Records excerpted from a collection
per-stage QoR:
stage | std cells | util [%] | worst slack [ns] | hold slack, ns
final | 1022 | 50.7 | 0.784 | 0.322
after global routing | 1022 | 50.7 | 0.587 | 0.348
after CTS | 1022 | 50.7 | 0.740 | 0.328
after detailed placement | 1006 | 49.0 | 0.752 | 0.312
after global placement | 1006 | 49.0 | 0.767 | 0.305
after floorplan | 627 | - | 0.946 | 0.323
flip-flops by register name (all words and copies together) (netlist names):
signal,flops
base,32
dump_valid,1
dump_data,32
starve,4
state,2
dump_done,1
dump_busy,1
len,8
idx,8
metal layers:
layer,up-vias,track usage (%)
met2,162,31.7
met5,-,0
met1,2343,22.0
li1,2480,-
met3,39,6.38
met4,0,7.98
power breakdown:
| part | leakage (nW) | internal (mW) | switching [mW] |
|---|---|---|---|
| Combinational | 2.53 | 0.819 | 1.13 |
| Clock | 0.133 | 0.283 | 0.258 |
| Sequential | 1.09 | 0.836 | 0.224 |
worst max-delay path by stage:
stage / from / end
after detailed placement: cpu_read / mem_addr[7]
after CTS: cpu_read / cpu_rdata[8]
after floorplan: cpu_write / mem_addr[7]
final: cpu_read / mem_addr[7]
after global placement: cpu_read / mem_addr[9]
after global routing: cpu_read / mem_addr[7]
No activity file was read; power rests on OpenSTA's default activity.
`config.mk`:
```
export PLATFORM = sky130hd
export DESIGN_NAME = pe_conv_seq
export DESIGN_NICKNAME = d
export VERILOG_FILES = /design/src/rtl/pe_pkg.sv /design/src/rtl/pe_conv_seq.sv
export SDC_FILE = /design/constraint.sdc
export NUM_CORES = 1
export LEC_CHECK = 0
export ABC_CLOCK_PERIOD_IN_PS = 3500
export BUFFER_PORTS_ARGS = -buffer_cell sky130_fd_sc_hd__buf_2
export CORE_AREA = 2 2 112 114
export CTS_CLUSTER_DIAMETER = 200
export DETAILED_ROUTE_END_ITERATION = 10
export DIE_AREA = 0 0 114 116
export PLACE_DENSITY_LB_ADDON = 0.1
export SYNTH_ARGS = -nofsm -noshare
export SYNTH_HDL_FRONTEND = slang
export SYNTH_SLANG_ARGS = --single-unit
export TNS_END_PERCENT = 100
```
`constraint.sdc`:
```
create_clock -name clk_i -period 3.5 [get_ports clk_i]
set_clock_uncertainty 0.1 [all_clocks]
set_input_delay 0.35 -clock clk_i [delete_from_list [all_inputs] [get_ports clk_i]]
set_output_delay 0.35 -clock clk_i [all_outputs]
set_load 0.1 [all_outputs]
```
File: config.mk
export PLATFORM = sky130hd
export DESIGN_NAME = bar_steady_mon_mc
export DESIGN_NICKNAME = d
export VERILOG_FILES = /design/src/rtl/bar_steady_mon_mc.sv
export SDC_FILE = /design/constraint.sdc
export NUM_CORES = 1
export LEC_CHECK = 0
export ABC_AREA = 1
export CELL_PAD_IN_SITES_DETAIL_PLACEMENT = 0
export CELL_PAD_IN_SITES_GLOBAL_PLACEMENT = 1
export CORE_MARGIN = 5
export CORE_UTILIZATION = 32
export DETAILED_ROUTE_END_ITERATION = 7
export DONT_BUFFER_PORTS = 1
export GPL_ROUTABILITY_DRIVEN = 0
export MAX_ROUTING_LAYER = met4
export PLACE_DENSITY_LB_ADDON = 0.2
export SYNTH_ARGS = -nofsm -noshare
export SYNTH_HDL_FRONTEND = slang
export SYNTH_SLANG_ARGS = --single-unit
File: constraint.sdc
create_clock -name clk -period 1.5 [get_ports clk]
set_input_delay 0.3 -clock clk [delete_from_list [all_inputs] [get_ports clk]]
set_output_delay 0.3 -clock clk [all_outputs]
set_load 0.1 [all_outputs]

WORK ITEM: Only those lines of the entries above that run from the line containing "after global placement: cpu_read" to the line containing "after global routing: cpu_read / mem_addr[7]", both included, should be transcribed exactly.

COMPLETED TASK:
after global placement: cpu_read / mem_addr[9]
after global routing: cpu_read / mem_addr[7]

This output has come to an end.